**Exercise description**
Beginning at the top of the data below, write out every line exactly until you reach the line with "parameter int unsigned TRIG_TABLE_DEPTH", and include that line.

**Data shown**
==> src/rtl/core/scan_curvature.sv <==
`timescale 1ns / 1ps
// scan_curvature: curvature of a lidar scan, one range sample per transaction.
// Input channel (in_valid_i / in_stall_o) carries range_i and first_i; first_i
// restarts the angle at a half turn and clears the differences. Output channel
// (out_valid_o / out_stall_i) returns one curvature_o (Q16.16) and
// saturated_o for every input transaction, in order.
// angle_step is written over the APB port at byte address 0. The user must
// write it only while idle; the block itself does not enforce this. One
// transaction at a time is worked on; the next input is taken in the cycle
// after the result is loaded. Each sample uses the shared bit-serial
// multiplier (up to 15 products, each stepping through multiplier bits
// until the remaining ones are zero), the square root and the divider.
// A finished result sits in the output register; the next input is taken
// while it waits, and a new result waits until the old one is taken, which
// holds in_stall_o high.
// Reset: angle_step = 64, phase = half turn, previous point and differences 0,
// output channel empty.
module scan_curvature #(
  parameter int unsigned TRIG_TABLE_DEPTH = 1024,
  parameter int unsigned PHASE_BITS       = 16
) (
  input  logic               clk_i,
  input  logic               rst_ni,
  input  logic               in_valid_i,
  output logic               in_stall_o,
  input  logic [15:0]        range_i,
  input  logic               first_i,
  output logic               out_valid_o,
  input  logic               out_stall_i,
  output logic signed [31:0] curvature_o,
  output logic               saturated_o,
  input  logic               psel,
  input  logic               penable,
  input  logic               pwrite,
  input  logic [2:0]         paddr,
  input  logic [31:0]        pwdata,
  output logic [31:0]        prdata,
  output logic               pready
);
  import scurv_pkg::*;

  localparam int unsigned DB = $clog2(TRIG_TABLE_DEPTH);
  localparam int unsigned SW = (PHASE_BITS > 16) ? PHASE_BITS : 16;

  localparam logic [3:0] ST_IDLE = 4'd0;
  localparam logic [3:0] ST_T_UU = 4'd1;
  localparam logic [3:0] ST_T_A  = 4'd2;
  localparam logic [3:0] ST_T_B  = 4'd3;
  localparam logic [3:0] ST_T_C  = 4'd4;
  localparam logic [3:0] ST_T_D  = 4'd5;
  localparam logic [3:0] ST_C_P1 = 4'd6;
  localparam logic [3:0] ST_C_P2 = 4'd7;
  localparam logic [3:0] ST_C_S1 = 4'd8;
  localparam logic [3:0] ST_C_S2 = 4'd9;
  localparam logic [3:0] ST_C_SQ = 4'd10;
  localparam logic [3:0] ST_C_DN = 4'd11;
  localparam logic [3:0] ST_C_DV = 4'd12;
  localparam logic [3:0] ST_OUT  = 4'd13;

  localparam logic [31:0] QUARTER = 32'h4000_0000;

  function automatic trig_t trig_prep(logic [31:0] p);
    logic [30:0] w;
    trig_t       t;
    w = {1'b0, p[29:0]};
    if (p[30]) begin
      w = 31'h4000_0000 - w;
    end
    t.u   = w[30:15];
    t.neg = p[31];
    return t;
  endfunction

  function automatic logic [18:0] mag19(logic signed [18:0] v);
    return v[18] ? 19'(-v) : 19'(v);
  endfunction

  logic [3:0]            state_q, state_d;
  logic [15:0]           angle_step_q;
  logic [PHASE_BITS-1:0] phase_q, phase_eff;
  logic [SW-1:0]         phase_sum;
  logic [PHASE_BITS+DB-1:0] idx_wide;
  logic [31:0]           p_acc, p_q;
  logic                  sel_q, first_q, neg_q;
  logic [15:0]           rng_q, x2_q;
  trig_t                 cur_trig, acc_trig, sin_trig;

  logic signed [16:0] x_q, prev_x_q, prev_y_q, val;
  logic signed [17:0] prev_dx_q, prev_dy_q, dx_q, dy_q, dx_n, dy_n;
  logic signed [18:0] d2x_q, d2y_q, d2x_n, d2y_n;
  logic signed [38:0] p1_q, p2_n, num_q;
  logic [36:0]        s_q, s_sum;
  logic [31:0]        res_q;
  logic               res_sat_q;
  logic               out_valid_q;
  logic [31:0]        curv_q;
  logic               sat_q;

  logic          mul_start, mul_busy, mul_done;
  logic [MA-1:0] mul_a;
  logic [MB-1:0] mul_b;
  logic [PW-1:0] prod;
  logic          sq_start, sq_done;
  logic [RW-1:0] root;
  logic          dv_start, dv_done;
  logic [QW-1:0] quo;

  logic [17:0] rr;
  logic [14:0] tmag;
  logic [30:0] vv;
  logic [16:0] vmag;
  logic        accept, out_load, cfg_wr;
  logic [QW-1:0] lim, qclip;
  logic          qsat, num_neg;

  assign accept   = in_valid_i && (state_q == ST_IDLE);
  assign in_stall_o = (state_q != ST_IDLE);
  assign out_load = (state_q == ST_OUT) && (!out_valid_q || !out_stall_i);

  assign phase_eff = first_i ? {1'b1, {(PHASE_BITS-1){1'b0}}} : phase_q;
  assign phase_sum = SW'(phase_eff) + SW'(angle_step_q);
  assign idx_wide  = {phase_eff, {DB{1'b0}}} >> PHASE_BITS;
  assign p_acc     = {idx_wide[DB-1:0], {(32-DB){1'b0}}};
  assign acc_trig  = trig_prep(p_acc + QUARTER);
  assign cur_trig  = trig_prep(sel_q ? p_q : p_q + QUARTER);
  assign sin_trig  = trig_prep(p_q);

  assign rr   = 18'(prod[31:15]) + 18'd2;
  assign tmag = (rr[17:2] > 16'd16384) ? 15'd16384 : rr[16:2];
  assign vv   = 31'(prod[29:0]) + 31'd8192;
  assign vmag = vv[30:14];
  assign val  = neg_q ? -$signed(vmag) : $signed(vmag);

  assign dx_n  = 18'(x_q) - 18'(prev_x_q);
  assign dy_n  = 18'(val) - 18'(prev_y_q);
  assign d2x_n = 19'(dx_n) - 19'(prev_dx_q);
  assign d2y_n = 19'(dy_n) - 19'(prev_dy_q);

  assign p2_n  = (dy_q[17] ^ d2x_q[18]) ? -39'(prod[37:0]) : 39'(prod[37:0]);
  assign s_sum = s_q + prod[36:0];

  assign num_neg = num_q[38];
  assign lim     = num_neg ? QW'(32'h8000_0000) : QW'(32'h7fff_ffff);
  assign qsat    = quo > lim;
  assign qclip   = qsat ? lim : quo;

  always_comb begin
    state_d   = state_q;
    mul_start = 1'b0;
    mul_a     = '0;
    mul_b     = '0;
    sq_start  = 1'b0;
    dv_start  = 1'b0;
    unique case (state_q)
      ST_IDLE: begin
        if (accept) begin
          mul_start = 1'b1;
          mul_a     = MA'(acc_trig.u);
          mul_b     = MB'(acc_trig.u);
          state_d   = ST_T_UU;
        end
      end
      ST_T_UU: begin
        if (mul_done) begin
          mul_start = 1'b1;
          mul_a     = MA'(SIN_C3);
          mul_b     = MB'(prod[30:15]);
          state_d   = ST_T_A;
        end
      end
      ST_T_A: begin
        if (mul_done) begin
          mul_start = 1'b1;
          mul_a     = MA'(SIN_C2 - prod[30:15]);
          mul_b     = MB'(x2_q);
          state_d   = ST_T_B;
        end
      end
      ST_T_B: begin
        if (mul_done) begin
          mul_start = 1'b1;
          mul_a     = MA'(cur_trig.u);
          mul_b     = MB'(SIN_C1 - prod[31:15]);
          state_d   = ST_T_C;
        end
      end
      ST_T_C: begin
        if (mul_done) begin
          mul_start = 1'b1;
          mul_a     = MA'(rng_q);
          mul_b     = MB'(tmag);
          state_d   = ST_T_D;
        end
      end
      ST_T_D: begin
        if (mul_done) begin
          if (!sel_q) begin
            mul_start = 1'b1;
            mul_a     = MA'(sin_trig.u);
            mul_b     = MB'(sin_trig.u);
            state_d   = ST_T_UU;
          end else if (first_q) begin
            state_d = ST_OUT;
          end else begin
            mul_start = 1'b1;
            mul_a     = MA'(mag19(19'(dx_n)));
            mul_b     = MB'(mag19(d2y_n));
            state_d   = ST_C_P1;
          end
        end
      end
      ST_C_P1: begin
        if (mul_done) begin
          mul_start = 1'b1;
          mul_a     = MA'(mag19(19'(dy_q)));
          mul_b     = MB'(mag19(d2x_q));
          state_d   = ST_C_P2;
        end
      end
      ST_C_P2: begin
        if (mul_done) begin
          mul_start = 1'b1;
          mul_a     = MA'(mag19(19'(dx_q)));
          mul_b     = MB'(mag19(19'(dx_q)));
          state_d   = ST_C_S1;
        end
      end
      ST_C_S1: begin
        if (mul_done) begin
          mul_start = 1'b1;
          mul_a     = MA'(mag19(19'(dy_q)));
          mul_b     = MB'(mag19(19'(dy_q)));
          state_d   = ST_C_S2;
        end
      end
      ST_C_S2: begin
        if (mul_done) begin
          if (s_sum == '0) begin
            state_d = ST_OUT;
          end else begin
            sq_start = 1'b1;
            state_d  = ST_C_SQ;
          end
        end
      end
      ST_C_SQ: begin
        if (sq_done) begin
          mul_start = 1'b1;
          mul_a     = s_q;
          mul_b     = root;
          state_d   = ST_C_DN;
        end
      end
      ST_C_DN: begin
        if (mul_done) begin
          dv_start = 1'b1;
          state_d  = ST_C_DV;
        end
      end
      ST_C_DV: begin
        if (dv_done) begin
          state_d = ST_OUT;
        end
      end
      ST_OUT: begin
        if (out_load) begin
          state_d = ST_IDLE;
        end
      end
      default: state_d = ST_IDLE;
    endcase
  end

  assign cfg_wr = psel && penable && pwrite && pready && !paddr[2];

  always_ff @(posedge clk_i or negedge rst_ni) begin
    if (!rst_ni) begin
      state_q      <= ST_IDLE;
      angle_step_q <= 16'd64;
      phase_q      <= {1'b1, {(PHASE_BITS-1){1'b0}}};
      prev_x_q     <= '0;
      prev_y_q     <= '0;
      prev_dx_q    <= '0;
      prev_dy_q    <= '0;
      out_valid_q  <= 1'b0;
    end else begin
      state_q <= state_d;
      if (cfg_wr) begin
        angle_step_q <= pwdata[15:0];
      end
      if (accept) begin
        phase_q <= phase_sum[PHASE_BITS-1:0];
      end
      if ((state_q == ST_T_D) && mul_done && sel_q) begin
        prev_x_q <= x_q;
        prev_y_q <= val;
        if (first_q) begin
          prev_dx_q <= '0;
          prev_dy_q <= '0;
        end else begin
          prev_dx_q <= dx_n;
          prev_dy_q <= dy_n;
        end
      end
      if (out_load) begin
        out_valid_q <= 1'b1;
      end else if (!out_stall_i) begin
        out_valid_q <= 1'b0;
      end
    end
  end

  always_ff @(posedge clk_i) begin
    if (accept) begin
      rng_q   <= range_i;
      first_q <= first_i;
      p_q     <= p_acc;
      sel_q   <= 1'b0;
      res_q   <= '0;
      res_sat_q <= 1'b0;
    end
    if (mul_done) begin
      unique case (state_q)
        ST_T_UU: x2_q <= prod[30:15];
        ST_T_C:  neg_q <= cur_trig.neg;
        ST_T_D: begin
          if (!sel_q) begin
            x_q   <= val;
            sel_q <= 1'b1;
          end else begin
            dx_q  <= dx_n;
            dy_q  <= dy_n;
            d2x_q <= d2x_n;
            d2y_q <= d2y_n;
          end
        end
        ST_C_P1: p1_q  <= (dx_q[17] ^ d2y_q[18]) ? -39'(prod[37:0]) : 39'(prod[37:0]);
        ST_C_P2: num_q <= p1_q - p2_n;
        ST_C_S1: s_q   <= prod[36:0];
        ST_C_S2: s_q   <= s_sum;
        default: ;
      endcase
    end
    if ((state_q == ST_C_DV) && dv_done) begin
      res_q     <= num_neg ? 32'(-qclip) : 32'(qclip);
      res_sat_q <= qsat;
    end
    if (out_load) begin
      curv_q <= res_q;
      sat_q  <= res_sat_q;
    end
  end

  scurv_mul u_mul (
    .clk_i   (clk_i),
    .rst_ni  (rst_ni),
    .start_i (mul_start),
    .a_i     (mul_a),
    .b_i     (mul_b),
    .busy_o  (mul_busy),
    .done_o  (mul_done),
    .prod_o  (prod)
  );

  scurv_sqrt u_sqrt (
    .clk_i   (clk_i),
    .rst_ni  (rst_ni),
    .start_i (sq_start),
    .v_i     ({s_sum[35:0], 28'b0}),
    .done_o  (sq_done),
    .root_o  (root)
  );

  scurv_div u_div (
    .clk_i   (clk_i),
    .rst_ni  (rst_ni),
    .start_i (dv_start),
    .num_i   ({num_neg ? 38'(-num_q) : 38'(num_q), 31'b0} >> 1),
    .den_i   (prod[DENW-1:0]),
    .done_o  (dv_done),
    .quo_o   (quo)
  );

  assign out_valid_o = out_valid_q;
  assign curvature_o = curv_q;
  assign saturated_o = sat_q;
  assign prdata      = paddr[2] ? 32'h0 : {16'h0, angle_step_q};
  assign pready      = 1'b1;

`include "scan_curvature_assert.svh"

  `SC_ASSERT_IMPL(a_idle_mul_quiet, state_q == ST_IDLE, !mul_busy, "multiplier busy while idle")
  `SC_ASSERT_IMPL(a_mul_no_restart, mul_start, !mul_busy || mul_done, "multiplier restarted")
  `SC_ASSERT_NEXT(a_accept_busy, accept, state_q != ST_IDLE, "accept did not start work")
  `SC_ASSERT_IMPL(a_sat_bound, out_valid_o && saturated_o,
    curvature_o == 32'sh7fff_ffff || curvature_o == 32'sh8000_0000, "saturated value off bound")
endmodule
File: src/design/dsvm_pkg.sv
`timescale 1ns / 1ps

package dsvm_pkg;

  // operation codes on the input channel
  localparam logic [2:0] OP_TICK       = 3'd0;
  localparam logic [2:0] OP_NOTE_ON    = 3'd1;
  localparam logic [2:0] OP_SET_NOTE   = 3'd2;
  localparam logic [2:0] OP_WRITE_WORD = 3'd3;
  localparam logic [2:0] OP_SET_PARAMS = 3'd4;

  // lowest note that maps to slot zero
  localparam int NOTE_BASE = 60;

  // 0.7 as Q1.15
  localparam int MIX_SCALE = 22938;

  // slot field of a command covers the largest slot count
  localparam int CMD_SLOT_W = 5;

  // compare width wide enough for the largest slot size
  localparam int LIM_W = 21;

  // command kinds after decode
  typedef enum logic [2:0] {
    CMD_TICK,
    CMD_NOTE_ON,
    CMD_SET_NOTE,
    CMD_WRITE,
    CMD_PARAMS
  } cmd_kind_t;

  // one decoded request, as held in the command queue
  typedef struct packed {
    cmd_kind_t             kind;
    logic [1:0]            voice;
    logic [CMD_SLOT_W-1:0] slot;
    logic [14:0]           address;
    logic [15:0]           sample_word;
    logic [15:0]           sample_length;
    logic [15:0]           gain;
  } cmd_t;

  // gain of each slot after reset: 2.5, 0.5, 0.3 in Q4.12, then zero
  function automatic logic [15:0] slot_gain_reset(input int unsigned idx);
    logic [15:0] g;
    case (idx)
      0:       g = 16'd10240;
      1:       g = 16'd2048;
      2:       g = 16'd1229;
      default: g = 16'd0;
    endcase
    return g;
  endfunction

endpackage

**Problem solution**
==> src/rtl/core/scan_curvature.sv <==
`timescale 1ns / 1ps
// scan_curvature: curvature of a lidar scan, one range sample per transaction.
// Input channel (in_valid_i / in_stall_o) carries range_i and first_i; first_i
// restarts the angle at a half turn and clears the differences. Output channel
// (out_valid_o / out_stall_i) returns one curvature_o (Q16.16) and
// saturated_o for every input transaction, in order.
// angle_step is written over the APB port at byte address 0. The user must
// write it only while idle; the block itself does not enforce this. One
// transaction at a time is worked on; the next input is taken in the cycle
// after the result is loaded. Each sample uses the shared bit-serial
// multiplier (up to 15 products, each stepping through multiplier bits
// until the remaining ones are zero), the square root and the divider.
// A finished result sits in the output register; the next input is taken
// while it waits, and a new result waits until the old one is taken, which
// holds in_stall_o high.
// Reset: angle_step = 64, phase = half turn, previous point and differences 0,
// output channel empty.
module scan_curvature #(
  parameter int unsigned TRIG_TABLE_DEPTH = 1024,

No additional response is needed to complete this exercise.